(Stored data)
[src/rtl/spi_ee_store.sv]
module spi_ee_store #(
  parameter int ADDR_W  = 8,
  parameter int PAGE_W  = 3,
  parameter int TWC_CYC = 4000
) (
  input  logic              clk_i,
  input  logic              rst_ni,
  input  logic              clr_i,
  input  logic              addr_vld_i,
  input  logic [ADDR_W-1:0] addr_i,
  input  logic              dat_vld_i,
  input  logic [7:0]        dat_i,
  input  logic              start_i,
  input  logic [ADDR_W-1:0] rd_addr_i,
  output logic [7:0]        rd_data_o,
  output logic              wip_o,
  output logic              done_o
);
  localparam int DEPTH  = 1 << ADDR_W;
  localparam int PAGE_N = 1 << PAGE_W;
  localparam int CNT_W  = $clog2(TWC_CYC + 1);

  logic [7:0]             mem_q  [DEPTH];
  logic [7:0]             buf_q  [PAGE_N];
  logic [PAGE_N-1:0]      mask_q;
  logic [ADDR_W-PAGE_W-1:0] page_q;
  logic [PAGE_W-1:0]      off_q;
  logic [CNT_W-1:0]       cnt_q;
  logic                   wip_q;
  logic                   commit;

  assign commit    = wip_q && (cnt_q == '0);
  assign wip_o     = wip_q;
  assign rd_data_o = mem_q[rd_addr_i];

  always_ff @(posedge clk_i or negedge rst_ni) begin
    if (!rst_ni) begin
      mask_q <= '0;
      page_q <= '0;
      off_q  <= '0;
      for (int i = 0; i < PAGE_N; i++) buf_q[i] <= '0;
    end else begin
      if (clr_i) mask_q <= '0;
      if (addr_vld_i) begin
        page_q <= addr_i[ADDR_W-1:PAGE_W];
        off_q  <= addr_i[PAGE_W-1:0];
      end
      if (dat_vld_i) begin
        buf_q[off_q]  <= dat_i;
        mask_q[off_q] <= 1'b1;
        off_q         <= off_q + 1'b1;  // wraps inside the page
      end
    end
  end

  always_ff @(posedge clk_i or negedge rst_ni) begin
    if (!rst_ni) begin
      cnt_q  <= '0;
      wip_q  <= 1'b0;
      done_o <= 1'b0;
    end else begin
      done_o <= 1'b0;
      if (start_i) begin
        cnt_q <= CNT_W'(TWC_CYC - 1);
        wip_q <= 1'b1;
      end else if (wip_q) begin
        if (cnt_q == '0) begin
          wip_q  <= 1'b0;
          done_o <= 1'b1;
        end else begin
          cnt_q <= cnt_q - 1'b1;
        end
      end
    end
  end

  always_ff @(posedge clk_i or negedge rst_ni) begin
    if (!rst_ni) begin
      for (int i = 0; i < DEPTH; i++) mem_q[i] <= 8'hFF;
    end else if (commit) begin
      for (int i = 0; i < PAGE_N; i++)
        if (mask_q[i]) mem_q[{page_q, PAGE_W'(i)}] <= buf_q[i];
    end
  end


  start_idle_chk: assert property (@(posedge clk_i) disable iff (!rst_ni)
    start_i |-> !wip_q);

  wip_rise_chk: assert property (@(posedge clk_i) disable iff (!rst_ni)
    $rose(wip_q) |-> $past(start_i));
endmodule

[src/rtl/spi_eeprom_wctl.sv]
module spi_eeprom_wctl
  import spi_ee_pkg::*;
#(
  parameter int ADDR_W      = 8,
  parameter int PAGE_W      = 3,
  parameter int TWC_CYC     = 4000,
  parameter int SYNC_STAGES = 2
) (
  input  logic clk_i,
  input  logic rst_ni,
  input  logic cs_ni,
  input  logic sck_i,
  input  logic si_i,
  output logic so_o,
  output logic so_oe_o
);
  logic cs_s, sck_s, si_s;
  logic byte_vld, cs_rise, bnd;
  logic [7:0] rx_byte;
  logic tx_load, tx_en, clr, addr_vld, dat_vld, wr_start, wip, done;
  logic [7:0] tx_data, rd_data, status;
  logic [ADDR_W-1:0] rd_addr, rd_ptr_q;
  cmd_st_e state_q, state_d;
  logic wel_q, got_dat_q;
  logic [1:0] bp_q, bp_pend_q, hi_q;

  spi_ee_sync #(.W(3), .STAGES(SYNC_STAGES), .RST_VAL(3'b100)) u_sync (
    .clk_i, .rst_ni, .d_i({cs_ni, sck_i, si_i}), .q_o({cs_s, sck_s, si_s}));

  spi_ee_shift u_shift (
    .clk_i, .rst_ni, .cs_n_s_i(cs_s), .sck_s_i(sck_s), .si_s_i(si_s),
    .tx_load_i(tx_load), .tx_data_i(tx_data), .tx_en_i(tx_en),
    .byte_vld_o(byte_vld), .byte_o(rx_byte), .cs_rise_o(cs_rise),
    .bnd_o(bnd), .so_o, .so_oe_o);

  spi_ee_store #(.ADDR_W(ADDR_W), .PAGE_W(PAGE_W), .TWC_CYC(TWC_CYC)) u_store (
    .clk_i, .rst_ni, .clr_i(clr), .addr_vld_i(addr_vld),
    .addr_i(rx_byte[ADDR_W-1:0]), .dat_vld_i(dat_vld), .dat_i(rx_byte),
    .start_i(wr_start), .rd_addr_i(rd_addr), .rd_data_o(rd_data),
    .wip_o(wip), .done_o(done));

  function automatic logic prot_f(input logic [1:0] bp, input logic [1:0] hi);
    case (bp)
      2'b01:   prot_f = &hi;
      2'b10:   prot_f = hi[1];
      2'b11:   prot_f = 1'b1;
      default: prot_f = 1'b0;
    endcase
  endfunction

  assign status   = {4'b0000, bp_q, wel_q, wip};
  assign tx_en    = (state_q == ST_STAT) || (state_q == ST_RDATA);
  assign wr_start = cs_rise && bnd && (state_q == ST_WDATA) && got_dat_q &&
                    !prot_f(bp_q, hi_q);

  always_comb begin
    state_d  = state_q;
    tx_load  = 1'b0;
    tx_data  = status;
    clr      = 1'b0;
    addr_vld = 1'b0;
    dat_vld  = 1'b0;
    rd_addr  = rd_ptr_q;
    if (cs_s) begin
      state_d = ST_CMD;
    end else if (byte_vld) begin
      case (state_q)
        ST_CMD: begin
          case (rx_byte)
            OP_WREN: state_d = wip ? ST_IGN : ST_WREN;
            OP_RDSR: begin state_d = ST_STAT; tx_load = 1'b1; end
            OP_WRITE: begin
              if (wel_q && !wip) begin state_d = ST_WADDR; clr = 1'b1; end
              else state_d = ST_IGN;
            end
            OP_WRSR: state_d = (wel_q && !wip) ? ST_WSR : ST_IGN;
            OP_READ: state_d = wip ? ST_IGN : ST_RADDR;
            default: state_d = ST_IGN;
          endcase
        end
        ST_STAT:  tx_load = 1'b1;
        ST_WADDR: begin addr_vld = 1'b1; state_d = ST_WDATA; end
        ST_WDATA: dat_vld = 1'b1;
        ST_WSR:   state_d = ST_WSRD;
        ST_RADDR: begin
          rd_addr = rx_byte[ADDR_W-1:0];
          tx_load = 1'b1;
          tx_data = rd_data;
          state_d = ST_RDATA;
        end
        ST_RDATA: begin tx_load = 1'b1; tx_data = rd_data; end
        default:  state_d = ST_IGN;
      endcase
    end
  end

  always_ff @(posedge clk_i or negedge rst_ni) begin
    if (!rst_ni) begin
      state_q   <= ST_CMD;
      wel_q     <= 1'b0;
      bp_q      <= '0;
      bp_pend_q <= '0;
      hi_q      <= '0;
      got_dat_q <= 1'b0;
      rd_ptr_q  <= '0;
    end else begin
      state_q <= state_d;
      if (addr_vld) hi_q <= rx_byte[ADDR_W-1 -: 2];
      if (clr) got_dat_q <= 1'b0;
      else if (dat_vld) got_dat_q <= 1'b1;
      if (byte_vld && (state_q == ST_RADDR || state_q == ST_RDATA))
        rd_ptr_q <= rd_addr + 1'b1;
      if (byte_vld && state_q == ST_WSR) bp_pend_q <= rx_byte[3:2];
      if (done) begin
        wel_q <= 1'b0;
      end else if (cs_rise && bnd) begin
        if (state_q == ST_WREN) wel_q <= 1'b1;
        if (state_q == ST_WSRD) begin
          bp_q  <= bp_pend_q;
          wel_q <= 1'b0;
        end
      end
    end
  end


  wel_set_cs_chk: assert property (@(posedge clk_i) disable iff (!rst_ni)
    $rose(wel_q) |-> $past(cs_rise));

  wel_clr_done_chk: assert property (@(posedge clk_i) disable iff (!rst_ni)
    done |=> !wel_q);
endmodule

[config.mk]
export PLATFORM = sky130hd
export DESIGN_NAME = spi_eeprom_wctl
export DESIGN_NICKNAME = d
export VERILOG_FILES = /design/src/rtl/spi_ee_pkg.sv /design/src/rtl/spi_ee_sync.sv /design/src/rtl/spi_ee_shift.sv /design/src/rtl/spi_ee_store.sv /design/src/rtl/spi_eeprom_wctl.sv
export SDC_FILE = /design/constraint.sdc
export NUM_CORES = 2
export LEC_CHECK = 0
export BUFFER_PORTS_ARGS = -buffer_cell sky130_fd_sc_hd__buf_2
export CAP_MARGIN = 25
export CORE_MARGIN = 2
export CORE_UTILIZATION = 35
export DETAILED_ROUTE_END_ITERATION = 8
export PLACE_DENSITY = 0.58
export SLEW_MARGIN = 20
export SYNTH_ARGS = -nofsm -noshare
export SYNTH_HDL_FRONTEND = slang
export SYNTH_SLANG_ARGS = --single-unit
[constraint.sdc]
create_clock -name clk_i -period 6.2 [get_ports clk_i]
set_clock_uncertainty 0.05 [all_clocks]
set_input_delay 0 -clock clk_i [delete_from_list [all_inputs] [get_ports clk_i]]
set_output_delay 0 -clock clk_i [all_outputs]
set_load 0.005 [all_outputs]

...

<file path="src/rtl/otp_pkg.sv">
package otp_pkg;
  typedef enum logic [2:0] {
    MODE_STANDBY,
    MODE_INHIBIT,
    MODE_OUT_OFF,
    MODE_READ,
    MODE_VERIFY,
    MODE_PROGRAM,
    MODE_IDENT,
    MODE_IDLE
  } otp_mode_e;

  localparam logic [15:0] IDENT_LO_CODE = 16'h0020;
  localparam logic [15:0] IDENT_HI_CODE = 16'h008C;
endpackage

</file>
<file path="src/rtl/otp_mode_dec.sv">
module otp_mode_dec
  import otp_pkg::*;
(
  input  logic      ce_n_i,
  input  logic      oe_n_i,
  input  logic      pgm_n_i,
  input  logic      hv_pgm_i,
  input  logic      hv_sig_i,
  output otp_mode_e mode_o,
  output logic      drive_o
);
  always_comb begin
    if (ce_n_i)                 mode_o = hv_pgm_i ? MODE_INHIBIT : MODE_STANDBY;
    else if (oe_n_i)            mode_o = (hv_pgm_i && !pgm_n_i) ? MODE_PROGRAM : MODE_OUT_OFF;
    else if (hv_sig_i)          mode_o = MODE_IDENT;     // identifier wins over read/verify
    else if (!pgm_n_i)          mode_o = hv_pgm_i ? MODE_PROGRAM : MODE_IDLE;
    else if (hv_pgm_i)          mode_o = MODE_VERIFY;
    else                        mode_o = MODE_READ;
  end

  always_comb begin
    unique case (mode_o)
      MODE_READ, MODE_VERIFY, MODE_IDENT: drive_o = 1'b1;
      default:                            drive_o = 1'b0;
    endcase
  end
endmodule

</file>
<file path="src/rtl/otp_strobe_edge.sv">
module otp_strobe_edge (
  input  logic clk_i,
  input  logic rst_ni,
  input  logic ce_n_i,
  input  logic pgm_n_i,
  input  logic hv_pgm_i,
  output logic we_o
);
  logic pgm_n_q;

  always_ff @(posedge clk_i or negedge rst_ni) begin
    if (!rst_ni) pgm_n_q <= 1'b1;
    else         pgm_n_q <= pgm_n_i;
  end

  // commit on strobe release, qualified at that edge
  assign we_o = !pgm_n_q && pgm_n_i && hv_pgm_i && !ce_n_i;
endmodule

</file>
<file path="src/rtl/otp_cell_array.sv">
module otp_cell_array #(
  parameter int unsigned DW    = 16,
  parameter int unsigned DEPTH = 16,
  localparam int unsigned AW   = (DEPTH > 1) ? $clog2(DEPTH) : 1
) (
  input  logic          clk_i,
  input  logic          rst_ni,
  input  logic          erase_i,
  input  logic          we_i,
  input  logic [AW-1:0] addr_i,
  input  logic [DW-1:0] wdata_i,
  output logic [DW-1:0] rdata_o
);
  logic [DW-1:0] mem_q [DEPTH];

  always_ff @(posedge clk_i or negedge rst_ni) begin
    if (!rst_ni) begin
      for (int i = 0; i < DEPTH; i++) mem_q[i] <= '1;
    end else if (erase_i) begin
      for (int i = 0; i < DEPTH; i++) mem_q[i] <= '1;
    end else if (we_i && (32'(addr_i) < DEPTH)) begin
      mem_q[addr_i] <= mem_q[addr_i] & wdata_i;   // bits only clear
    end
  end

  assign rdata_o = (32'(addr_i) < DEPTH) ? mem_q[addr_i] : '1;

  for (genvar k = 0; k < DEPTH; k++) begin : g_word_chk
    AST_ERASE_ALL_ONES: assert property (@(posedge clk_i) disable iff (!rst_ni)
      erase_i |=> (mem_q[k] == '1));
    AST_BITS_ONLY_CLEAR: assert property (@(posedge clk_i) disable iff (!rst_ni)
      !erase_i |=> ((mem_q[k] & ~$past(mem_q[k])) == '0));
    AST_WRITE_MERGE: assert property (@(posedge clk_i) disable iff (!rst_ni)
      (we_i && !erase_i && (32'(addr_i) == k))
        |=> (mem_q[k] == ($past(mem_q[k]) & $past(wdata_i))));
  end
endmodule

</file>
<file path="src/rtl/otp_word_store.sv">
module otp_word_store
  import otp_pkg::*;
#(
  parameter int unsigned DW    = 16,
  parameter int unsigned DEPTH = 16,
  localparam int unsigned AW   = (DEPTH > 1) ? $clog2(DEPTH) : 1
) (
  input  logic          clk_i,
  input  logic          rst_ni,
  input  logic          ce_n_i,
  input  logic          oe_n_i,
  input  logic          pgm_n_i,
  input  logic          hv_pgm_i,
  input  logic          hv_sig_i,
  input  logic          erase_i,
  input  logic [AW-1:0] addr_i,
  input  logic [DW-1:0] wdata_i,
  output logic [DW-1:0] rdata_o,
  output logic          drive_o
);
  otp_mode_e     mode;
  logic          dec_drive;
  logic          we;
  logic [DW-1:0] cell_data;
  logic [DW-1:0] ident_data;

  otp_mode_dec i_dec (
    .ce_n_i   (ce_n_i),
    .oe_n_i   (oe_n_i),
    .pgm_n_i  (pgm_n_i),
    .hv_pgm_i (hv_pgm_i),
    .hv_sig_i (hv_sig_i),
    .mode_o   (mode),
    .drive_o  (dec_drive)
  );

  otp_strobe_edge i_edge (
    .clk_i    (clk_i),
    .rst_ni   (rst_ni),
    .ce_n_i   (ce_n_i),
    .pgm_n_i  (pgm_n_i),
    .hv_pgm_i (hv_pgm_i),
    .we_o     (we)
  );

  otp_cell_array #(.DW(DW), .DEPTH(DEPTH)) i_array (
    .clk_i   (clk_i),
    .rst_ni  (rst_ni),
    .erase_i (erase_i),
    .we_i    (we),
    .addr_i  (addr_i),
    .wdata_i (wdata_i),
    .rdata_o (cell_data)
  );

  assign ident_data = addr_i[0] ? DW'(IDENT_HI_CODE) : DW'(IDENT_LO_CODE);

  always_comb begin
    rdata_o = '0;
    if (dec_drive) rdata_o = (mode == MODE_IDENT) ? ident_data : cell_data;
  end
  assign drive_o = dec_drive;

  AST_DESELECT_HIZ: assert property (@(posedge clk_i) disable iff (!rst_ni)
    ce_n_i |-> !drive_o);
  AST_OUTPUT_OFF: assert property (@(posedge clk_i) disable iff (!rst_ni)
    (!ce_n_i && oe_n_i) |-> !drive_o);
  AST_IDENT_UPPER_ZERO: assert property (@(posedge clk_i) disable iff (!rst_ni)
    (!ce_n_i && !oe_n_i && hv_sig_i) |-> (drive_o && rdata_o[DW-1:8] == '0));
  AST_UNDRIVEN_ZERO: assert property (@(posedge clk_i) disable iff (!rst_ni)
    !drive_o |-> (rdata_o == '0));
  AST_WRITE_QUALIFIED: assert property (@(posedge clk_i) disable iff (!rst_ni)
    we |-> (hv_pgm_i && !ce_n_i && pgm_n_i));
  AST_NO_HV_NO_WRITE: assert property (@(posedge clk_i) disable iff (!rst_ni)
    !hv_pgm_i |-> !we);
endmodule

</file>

## [EXERCISE DETAILS]
In the data above, find the line that contains "if (addr_vld) hi_q" and the line that contains "export DESIGN_NAME = spi_eeprom_wctl". Repeat exactly those lines and every line between them, and only those.

## [TASK RESULT]
      if (addr_vld) hi_q <= rx_byte[ADDR_W-1 -: 2];
      if (clr) got_dat_q <= 1'b0;
      else if (dat_vld) got_dat_q <= 1'b1;
      if (byte_vld && (state_q == ST_RADDR || state_q == ST_RDATA))
        rd_ptr_q <= rd_addr + 1'b1;
      if (byte_vld && state_q == ST_WSR) bp_pend_q <= rx_byte[3:2];
      if (done) begin
        wel_q <= 1'b0;
      end else if (cs_rise && bnd) begin
        if (state_q == ST_WREN) wel_q <= 1'b1;
        if (state_q == ST_WSRD) begin
          bp_q  <= bp_pend_q;
          wel_q <= 1'b0;
        end
      end
    end
  end


  wel_set_cs_chk: assert property (@(posedge clk_i) disable iff (!rst_ni)
    $rose(wel_q) |-> $past(cs_rise));

  wel_clr_done_chk: assert property (@(posedge clk_i) disable iff (!rst_ni)
    done |=> !wel_q);
endmodule

[config.mk]
export PLATFORM = sky130hd
export DESIGN_NAME = spi_eeprom_wctl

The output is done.